Due to the important role of Ox that emerged from chemical modeling, a preliminary voltammetric study was performed with a simplified system to experimentally confirm the interaction between Fe3+ and Ox predicted by the speciation models. Cyclic voltammetry experiments (CV) were registered in solutions containing Fe3+ and Ox at high concentrations (in the range of 0.002 mol L−1–0.02 mol L−1) in NaCl 1.0 mol L−1, and at different pH values (Fig S7). The composition was chosen on the basis of the concentration ratios experimentally detected in real samples, and new speciation models were built up with the same concentrations used in the voltammetric studies (Fig S8). The voltammetric results can be explained by the information that emerged from the speciation models. Thus, the shift in the oxidation potential when varying the pH (Fig S7b) can be justified considering the change of the main Fe3+-Ox species (Fig S8d) moving from pH 1 (where [Fe(Ox)2] predominates) to pH 4 (where [Fe(Ox)3]3− predominates). Moreover, the rise in the current observed when increasing the amount of Ox (Fig S7c) can be justified by the capability of the ligand to avoid the precipitation of Fe3+, by forming the dissolved species [Fe(Ox)3]3− as predicted by the speciation models shown in Fig S8.

Conclusions

In this work, a first approximation of the speciation of the main metals occurring in the soluble fraction of Arctic PM10 has been proposed. The concentration of the investigated metals reflects their origin and, understandably given the sampling location, metals associated with the marine source (Na, K, Mg, and Ca) reached higher concentrations. The other components, associated with crustal and anthropogenic sources, often had lower concentrations but showed seasonal variability. All these aspects impact the speciation of dissolved metals. The speciation models suggest an important role of oxalate as ligand for stabilizing Al3+, Fe3+, and Cu2+ in solution. The higher metals’ concentration in the spring samples promotes the formation of species with sulfate and oxalate and the precipitation of hydrolytic species, while soluble hydrolytic species are enhanced in summer. Because of the low humidity in the cold air masses of the Arctic, the amount of water available for the solubilization of PM10 ions is quite lower than that used for the extraction procedure. As a consequence, when PM acts as CCN, it would be covered by a very concentrated water layer. By increasing the components’ concentration by a factor of 10,000, the role of oxalate as main ligand agent was further highlighted. Preliminary experimental studies conducted on concentrated solutions of a simplified Fe3+-Ox system have confirmed the predictions of the speciation models.

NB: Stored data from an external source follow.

### config.mk
export PLATFORM = sky130hd
export DESIGN_NAME = load_store_unit_flat
export DESIGN_NICKNAME = d
export VERILOG_FILES = /design/src/rtl/mips_pkg.sv /design/src/rtl/load_store_unit_if.sv /design/src/rtl/byte_lane_unit.sv /design/src/rtl/load_store_unit.sv /design/src/flat_wrapper.sv
export SDC_FILE = /design/constraint.sdc
export NUM_CORES = 1
export LEC_CHECK = 0
export BUFFER_PORTS_ARGS = -buffer_cell sky130_fd_sc_hd__buf_2
export CORE_ASPECT_RATIO = 1.4
export CORE_MARGIN = 4
export CORE_UTILIZATION = 50
export CTS_CLUSTER_DIAMETER = 100
export DETAILED_ROUTE_END_ITERATION = 10
export PLACE_DENSITY = 0.8
export SLEW_MARGIN = 20
export SYNTH_ARGS = -nofsm -noshare
export SYNTH_HDL_FRONTEND = slang
export SYNTH_HIERARCHICAL = 1
export SYNTH_SLANG_ARGS = --single-unit
### constraint.sdc
create_clock -name clk -period 3.16 [get_ports clk]
set_clock_uncertainty 0.05 [all_clocks]
set_input_delay 0.316 -clock clk [delete_from_list [all_inputs] [get_ports clk]]
set_output_delay 0.316 -clock clk [all_outputs]
set_load 0.02 [all_outputs]
### src/rtl/mips_pkg.sv
// Shared definitions for the memory-access stage: opcodes, FSM states and
// byte-lane geometry, plus small opcode-classification helpers.
package mips_pkg;

  localparam logic [5:0] OP_LW  = 6'b100011;
  localparam logic [5:0] OP_LB  = 6'b100000;
  localparam logic [5:0] OP_LBU = 6'b100100;
  localparam logic [5:0] OP_SW  = 6'b101011;
  localparam logic [5:0] OP_SB  = 6'b101000;

  localparam int LANE_W    = 8;
  localparam int NUM_LANES = 4;

  typedef enum logic [1:0] {
    IDLE   = 2'd0,
    ACCESS = 2'd1,
    FIN    = 2'd2
  } lsu_state_t;

  function automatic logic is_load_op(input logic [5:0] op);
    return (op == OP_LW) || (op == OP_LB) || (op == OP_LBU);
  endfunction

  function automatic logic is_mem_op(input logic [5:0] op);
    return is_load_op(op) || (op == OP_SW) || (op == OP_SB);
  endfunction

  // Word accesses are the only ones that can fault on alignment.
  function automatic logic is_word_op(input logic [5:0] op);
    return (op == OP_LW) || (op == OP_SW);
  endfunction

endpackage

### src/rtl/load_store_unit_if.sv
// Data-memory request/acknowledge bus between the load/store unit (master)
// and the memory (slave).
interface load_store_unit_if #(
  parameter int ADDR_W = 32,
  parameter int DATA_W = 32
);
  logic              mem_req;
  logic              mem_we;
  logic [ADDR_W-1:0] mem_addr;
  logic [3:0]        mem_be;
  logic [DATA_W-1:0] mem_wdata;
  logic [DATA_W-1:0] mem_rdata;
  logic              mem_ack;

  modport master (
    output mem_req, mem_we, mem_addr, mem_be, mem_wdata,
    input  mem_rdata, mem_ack
  );

  modport slave (
    input  mem_req, mem_we, mem_addr, mem_be, mem_wdata,
    output mem_rdata, mem_ack
  );
endinterface

### src/rtl/byte_lane_unit.sv
// Combinational byte-lane steering: store replication and byte enables,
// load byte extraction with sign or zero extension (little-endian lanes).
module byte_lane_unit
  import mips_pkg::*;
(
  input  logic [5:0]           opcode,
  input  logic [1:0]           lane,
  input  logic [31:0]          store_data,
  input  logic [31:0]          rdata,
  output logic [NUM_LANES-1:0] be,
  output logic [31:0]          wdata,
  output logic [31:0]          load_data
);

  logic [LANE_W-1:0] rbyte;

  // NOTE: every output gets a default before the case, so no path leaves a
  // value unassigned and no latch is inferred.
  always_comb begin
    be        = '1;
    wdata     = store_data;
    rbyte     = rdata[LANE_W*lane +: LANE_W];
    load_data = rdata;
    case (opcode)
      OP_SB: begin
        be    = NUM_LANES'(1) << lane;
        wdata = {NUM_LANES{store_data[LANE_W-1:0]}};
      end
      OP_LB:   load_data = {{(32-LANE_W){rbyte[LANE_W-1]}}, rbyte};
      OP_LBU:  load_data = {{(32-LANE_W){1'b0}}, rbyte};
      default: ;
    endcase
  end

endmodule

### src/rtl/load_store_unit.sv
// Multicycle memory-access stage: address generation, alignment check,
// req/ack transaction with timeout, and load write-back to the register block.
module load_store_unit
  import mips_pkg::*;
#(
  parameter int ADDR_W  = 32,
  parameter int DATA_W  = 32,
  parameter int TIMEOUT = 15
) (
  input  logic              clk,
  input  logic              rst,
  input  logic              start,
  input  logic [5:0]        opcode,
  input  logic [31:0]       base,
  input  logic [15:0]       offset,
  input  logic [DATA_W-1:0] store_data,
  input  logic [4:0]        rt_in,
  load_store_unit_if.master mem,
  output logic              busy,
  output logic              done,
  output logic              wb_en,
  output logic [4:0]        wb_rt,
  output logic [DATA_W-1:0] wb_data,
  output logic              err_align,
  output logic              err_timeout
);

  lsu_state_t  state;
  logic [5:0]  op_q;
  logic [1:0]  lane_q;
  logic [4:0]  rt_q;
  logic [7:0]  cnt;

  logic [31:0] ea;
  logic [5:0]  blu_op;
  logic [1:0]  blu_lane;
  logic [3:0]  blu_be;
  logic [31:0] blu_wdata;
  logic [31:0] blu_load;

  assign ea = base + 32'($signed(offset));

  // The steering unit sees live inputs while capturing and the captured
  // opcode/lane while the access is in flight.
  assign blu_op   = (state == IDLE) ? opcode  : op_q;
  assign blu_lane = (state == IDLE) ? ea[1:0] : lane_q;

  byte_lane_unit u_byte_lane (
    .opcode     (blu_op),
    .lane       (blu_lane),
    .store_data (store_data),
    .rdata      (mem.mem_rdata),
    .be         (blu_be),
    .wdata      (blu_wdata),
    .load_data  (blu_load)
  );

  assign busy = (state != IDLE);

  // NOTE: all state and registered outputs use non-blocking assignments so
  // every flop samples pre-edge values regardless of statement order.
  always_ff @(posedge clk) begin
    if (rst) begin
      state         <= IDLE;
      op_q          <= '0;
      lane_q        <= '0;
      rt_q          <= '0;
      cnt           <= '0;
      mem.mem_req   <= 1'b0;
      mem.mem_we    <= 1'b0;
      mem.mem_addr  <= '0;
      mem.mem_be    <= '0;
      mem.mem_wdata <= '0;
      done          <= 1'b0;
      wb_en         <= 1'b0;
      wb_rt         <= '0;
      wb_data       <= '0;
      err_align     <= 1'b0;
      err_timeout   <= 1'b0;
    end else begin
      done        <= 1'b0;
      wb_en       <= 1'b0;
      err_align   <= 1'b0;
      err_timeout <= 1'b0;
      case (state)
        IDLE: begin
          if (start && is_mem_op(opcode)) begin
            op_q          <= opcode;
            lane_q        <= ea[1:0];
            rt_q          <= rt_in;
            cnt           <= '0;
            mem.mem_we    <= ~is_load_op(opcode);
            mem.mem_addr  <= ea[ADDR_W-1:0];
            mem.mem_be    <= blu_be;
            mem.mem_wdata <= blu_wdata;
            if (is_word_op(opcode) && (ea[1:0] != 2'b00)) begin
              state     <= FIN;
              done      <= 1'b1;
              err_align <= 1'b1;
            end else begin
              state       <= ACCESS;
              mem.mem_req <= 1'b1;
            end
          end
        end
        ACCESS: begin
          // Ack on the final count still completes normally.
          if (mem.mem_ack) begin
            state       <= FIN;
            mem.mem_req <= 1'b0;
            done        <= 1'b1;
            if (is_load_op(op_q)) begin
              wb_en   <= 1'b1;
              wb_rt   <= rt_q;
              wb_data <= blu_load;
            end
          end else if (cnt == 8'(TIMEOUT - 1)) begin
            state       <= FIN;
            mem.mem_req <= 1'b0;
            done        <= 1'b1;
            err_timeout <= 1'b1;
          end else begin
            cnt <= cnt + 8'd1;
          end
        end
        FIN:     state <= IDLE;
        default: state <= IDLE;
      endcase
    end
  end

endmodule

As reported previously, these must be considered as preliminary results that are useful to define the main species that could be formed in solution. In fact, the thermodynamic constants used here for the speciation models are referred to 298.15 K, a temperature that is far away from those found at the Svalbard. To improve the modeling capacity, future studies will thus be necessary to estimate the formation constants of these species, together with the related protonation constants of the ligands, at lower temperatures and different ionic strengths.